• Aim of the exercise:
Write out each line of the entries below that holds the word "buffers".

[Stored data entries]
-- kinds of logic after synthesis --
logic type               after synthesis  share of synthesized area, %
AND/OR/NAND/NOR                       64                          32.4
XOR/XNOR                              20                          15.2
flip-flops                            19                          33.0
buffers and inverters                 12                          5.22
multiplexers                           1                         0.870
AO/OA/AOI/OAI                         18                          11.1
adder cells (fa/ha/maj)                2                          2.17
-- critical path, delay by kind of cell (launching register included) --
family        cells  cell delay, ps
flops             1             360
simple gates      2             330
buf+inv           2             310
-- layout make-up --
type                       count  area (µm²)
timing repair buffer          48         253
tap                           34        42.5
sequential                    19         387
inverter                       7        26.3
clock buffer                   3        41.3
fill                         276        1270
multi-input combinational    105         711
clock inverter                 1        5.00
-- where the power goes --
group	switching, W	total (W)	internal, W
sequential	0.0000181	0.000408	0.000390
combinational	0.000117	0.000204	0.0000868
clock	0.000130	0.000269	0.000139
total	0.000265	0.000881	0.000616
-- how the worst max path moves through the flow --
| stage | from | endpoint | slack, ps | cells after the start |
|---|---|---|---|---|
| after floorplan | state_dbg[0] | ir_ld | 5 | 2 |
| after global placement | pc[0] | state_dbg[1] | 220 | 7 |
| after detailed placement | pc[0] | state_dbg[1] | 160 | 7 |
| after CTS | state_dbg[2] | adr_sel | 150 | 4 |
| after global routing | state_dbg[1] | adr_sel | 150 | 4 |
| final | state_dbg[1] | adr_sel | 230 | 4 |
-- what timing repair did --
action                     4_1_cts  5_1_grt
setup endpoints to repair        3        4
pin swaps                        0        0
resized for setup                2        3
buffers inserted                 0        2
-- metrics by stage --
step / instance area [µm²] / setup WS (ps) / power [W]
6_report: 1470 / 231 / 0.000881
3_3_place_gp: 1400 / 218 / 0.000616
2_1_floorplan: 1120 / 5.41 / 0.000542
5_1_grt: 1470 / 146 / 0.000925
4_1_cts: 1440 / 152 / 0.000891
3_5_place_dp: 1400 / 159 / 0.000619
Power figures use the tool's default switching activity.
`src/rtl/alu_ctr_if.sv`:
```
// alu_ctr_if: bundles the ALU control decoder signals.
//   ALUOp   - operation class from the main control unit (00 ld/st, 01 branch, 10 R-type, 11 rsvd)
//   funct   - R-type function field, instruction bits [5:0]
//   ALUctr  - registered ALU operation select
//   illegal - registered flag, set when the ALUOp/funct combination is not decodable
// master: control side that drives ALUOp/funct and consumes the decode.
// slave:  the decoder itself.
interface alu_ctr_if;
  logic [1:0] ALUOp;
  logic [5:0] funct;
  logic [3:0] ALUctr;
  logic       illegal;

  modport master (
    output ALUOp,
    output funct,
    input  ALUctr,
    input  illegal
  );

  modport slave (
    input  ALUOp,
    input  funct,
    output ALUctr,
    output illegal
  );
endinterface

```
`src/rtl/alu_ctr.sv`:
```
// alu_ctr: ALU control decoder for the MIPS datapath.
// Combines the 2-bit ALUOp class with the 6-bit R-type funct field and produces a registered
// 4-bit ALU operation select plus an illegal-combination flag, one clock after the inputs.
// Ports:
//   clk   - clock, rising edge
//   rst_n - synchronous active-low reset; outputs go to ALUctr=0000, illegal=0
//   bus   - alu_ctr_if.slave: ALUOp, funct in; ALUctr, illegal out
// Build option: define ALU_CTR_EXT_EN to also accept addu/subu/xor/sltu under ALUOp=10.
module alu_ctr (
  input  logic         clk,
  input  logic         rst_n,
  alu_ctr_if.slave     bus
);

  // ALU operation encodings
  localparam logic [3:0] OpAnd  = 4'b0000;
  localparam logic [3:0] OpOr   = 4'b0001;
  localparam logic [3:0] OpAdd  = 4'b0010;
  localparam logic [3:0] OpSub  = 4'b0110;
  localparam logic [3:0] OpSlt  = 4'b0111;
  localparam logic [3:0] OpNor  = 4'b1100;
`ifdef ALU_CTR_EXT_EN
  localparam logic [3:0] OpXor  = 4'b1101;
  localparam logic [3:0] OpSltu = 4'b1000;
`endif

  // R-type function codes
  localparam logic [5:0] FnAdd  = 6'b100000;
  localparam logic [5:0] FnSub  = 6'b100010;
  localparam logic [5:0] FnAnd  = 6'b100100;
  localparam logic [5:0] FnOr   = 6'b100101;
  localparam logic [5:0] FnNor  = 6'b100111;
  localparam logic [5:0] FnSlt  = 6'b101010;
`ifdef ALU_CTR_EXT_EN
  localparam logic [5:0] FnAddu = 6'b100001;
  localparam logic [5:0] FnSubu = 6'b100011;
  localparam logic [5:0] FnXor  = 6'b100110;
  localparam logic [5:0] FnSltu = 6'b101011;
`endif

  logic [3:0] ctr_d, ctr_q;
  logic       illegal_d, illegal_q;

  // Undecodable combinations fall back to ADD so the ALU still sees a benign operation.
  always_comb begin
    ctr_d     = OpAdd;
    illegal_d = 1'b0;
    unique case (bus.ALUOp)
      2'b00: ctr_d = OpAdd;
      2'b01: ctr_d = OpSub;
      2'b10: begin
        case (bus.funct)
          FnAdd:   ctr_d = OpAdd;
          FnSub:   ctr_d = OpSub;
          FnAnd:   ctr_d = OpAnd;
          FnOr:    ctr_d = OpOr;
          FnNor:   ctr_d = OpNor;
          FnSlt:   ctr_d = OpSlt;
`ifdef ALU_CTR_EXT_EN
          FnAddu:  ctr_d = OpAdd;
          FnSubu:  ctr_d = OpSub;
          FnXor:   ctr_d = OpXor;
          FnSltu:  ctr_d = OpSltu;
`endif
          default: begin
            ctr_d     = OpAdd;
            illegal_d = 1'b1;
          end
        endcase
      end
      2'b11: begin
        ctr_d     = OpAdd;
        illegal_d = 1'b1;
      end
      default: begin
        ctr_d     = OpAdd;
        illegal_d = 1'b1;
      end
    endcase
  end

  always_ff @(posedge clk) begin
    if (!rst_n) begin
      ctr_q     <= 4'b0000;
      illegal_q <= 1'b0;
    end else begin
      ctr_q     <= ctr_d;
      illegal_q <= illegal_d;
    end
  end

  assign bus.ALUctr  = ctr_q;
  assign bus.illegal = illegal_q;

endmodule

```
`src/flat_wrapper.sv`:
```
// flat-port wrapper written by rule: the top's interface ports become plain ports
module alu_ctr_flat 
  (clk, rst_n, bus_ALUOp, bus_funct, bus_ALUctr, bus_illegal);
  alu_ctr_if bus_i ();
  input  logic clk;
  input  logic rst_n;
  input wire logic [$bits(bus_i.ALUOp)-1:0] bus_ALUOp;
  input wire logic [$bits(bus_i.funct)-1:0] bus_funct;
  output wire logic [$bits(bus_i.ALUctr)-1:0] bus_ALUctr;
  output wire logic [$bits(bus_i.illegal)-1:0] bus_illegal;
  assign bus_i.ALUOp = bus_ALUOp;
  assign bus_i.funct = bus_funct;
  assign bus_ALUctr = bus_i.ALUctr;
  assign bus_illegal = bus_i.illegal;
  alu_ctr u_core (.clk(clk), .rst_n(rst_n), .bus(bus_i));
endmodule
```
`config.mk`:
```
export PLATFORM = sky130hd
export DESIGN_NAME = alu_ctr_flat
export DESIGN_NICKNAME = d
export VERILOG_FILES = /design/src/rtl/alu_ctr_if.sv /design/src/rtl/alu_ctr.sv /design/src/flat_wrapper.sv
export SDC_FILE = /design/constraint.sdc
export NUM_CORES = 1
export LEC_CHECK = 0
export ABC_CLOCK_PERIOD_IN_PS = 1500
export CORE_AREA = 2 2 39 41
export DETAILED_ROUTE_END_ITERATION = 10
export DIE_AREA = 0 0 41 43
export SYNTH_ARGS = -nofsm -noshare
export SYNTH_HDL_FRONTEND = slang
export SYNTH_SLANG_ARGS = --single-unit
```
`constraint.sdc`:
```
create_clock -name clk -period 1.5 [get_ports clk]
set_clock_uncertainty 0.1 [all_clocks]
set_input_delay 0.225 -clock clk [delete_from_list [all_inputs] [get_ports clk]]
set_output_delay 0.225 -clock clk [all_outputs]
set_load 0.02 [all_outputs]
```
$ cat src/rtl/rot_issue_stage.sv
// rot_issue_stage: two-register issue pipeline feeding a combinational
// right rotator, with valid/ready on the command and result ports.
module rot_issue_stage #(
  parameter int COUNT_W = 16
) (
  input  logic               clk,
  input  logic               rst_n,
  input  logic               in_valid,
  output logic               in_ready,
  input  logic [31:0]        in_data,
  input  logic [4:0]         in_amnt,
  input  logic               in_dir,
  output logic [4:0]         rot_amnt,
  output logic [31:0]        rot_str,
  input  logic [31:0]        rot_result,
  output logic               out_valid,
  input  logic               out_ready,
  output logic [31:0]        out_data,
  output logic [COUNT_W-1:0] op_count
);

  logic         s1_valid;
  logic [31:0]  s1_data;
  logic [4:0]   s1_amnt;
  logic         s2_valid;
  logic [31:0]  s2_data;

  logic         s2_free;
  logic         s1_load;
  logic         s1_xfer;
  logic         out_fire;
  logic [4:0]   right_amnt;

  // Handshake qualifiers for both stages
  always_comb begin
    s2_free  = !s2_valid || out_ready;
    in_ready = !s1_valid || s2_free;
    s1_load  = in_valid && in_ready;
    s1_xfer  = s1_valid && s2_free;
    out_fire = s2_valid && out_ready;
  end

  // A left rotate by k is the same as a right rotate by 32-k
  always_comb begin
    right_amnt = in_amnt;
    unique case (1'b1)
      in_dir:  right_amnt = 5'd0 - in_amnt;
      !in_dir: right_amnt = in_amnt;
    endcase
  end

  // Stage 1 holds the command presented to the rotator
  always_ff @(posedge clk) begin
    if (!rst_n) begin
      s1_valid <= 1'b0;
      s1_data  <= '0;
      s1_amnt  <= '0;
    end else if (s1_load) begin
      s1_valid <= 1'b1;
      s1_data  <= in_data;
      s1_amnt  <= right_amnt;
    end else if (s1_xfer) begin
      s1_valid <= 1'b0;
    end
  end

  // Stage 2 captures the rotator result and holds it until taken
  always_ff @(posedge clk) begin
    if (!rst_n) begin
      s2_valid <= 1'b0;
      s2_data  <= '0;
    end else if (s1_xfer) begin
      s2_valid <= 1'b1;
      s2_data  <= rot_result;
    end else if (out_fire) begin
      s2_valid <= 1'b0;
    end
  end

  // Completed-operation counter, wraps naturally
  always_ff @(posedge clk) begin
    if (!rst_n) begin
      op_count <= '0;
    end else if (out_fire) begin
      op_count <= op_count + 1'b1;
    end
  end

  assign rot_str   = s1_data;
  assign rot_amnt  = s1_amnt;
  assign out_valid = s2_valid;
  assign out_data  = s2_data;

endmodule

• Output of the exercise:
buffers and inverters                 12                          5.22
buffers inserted                 0        2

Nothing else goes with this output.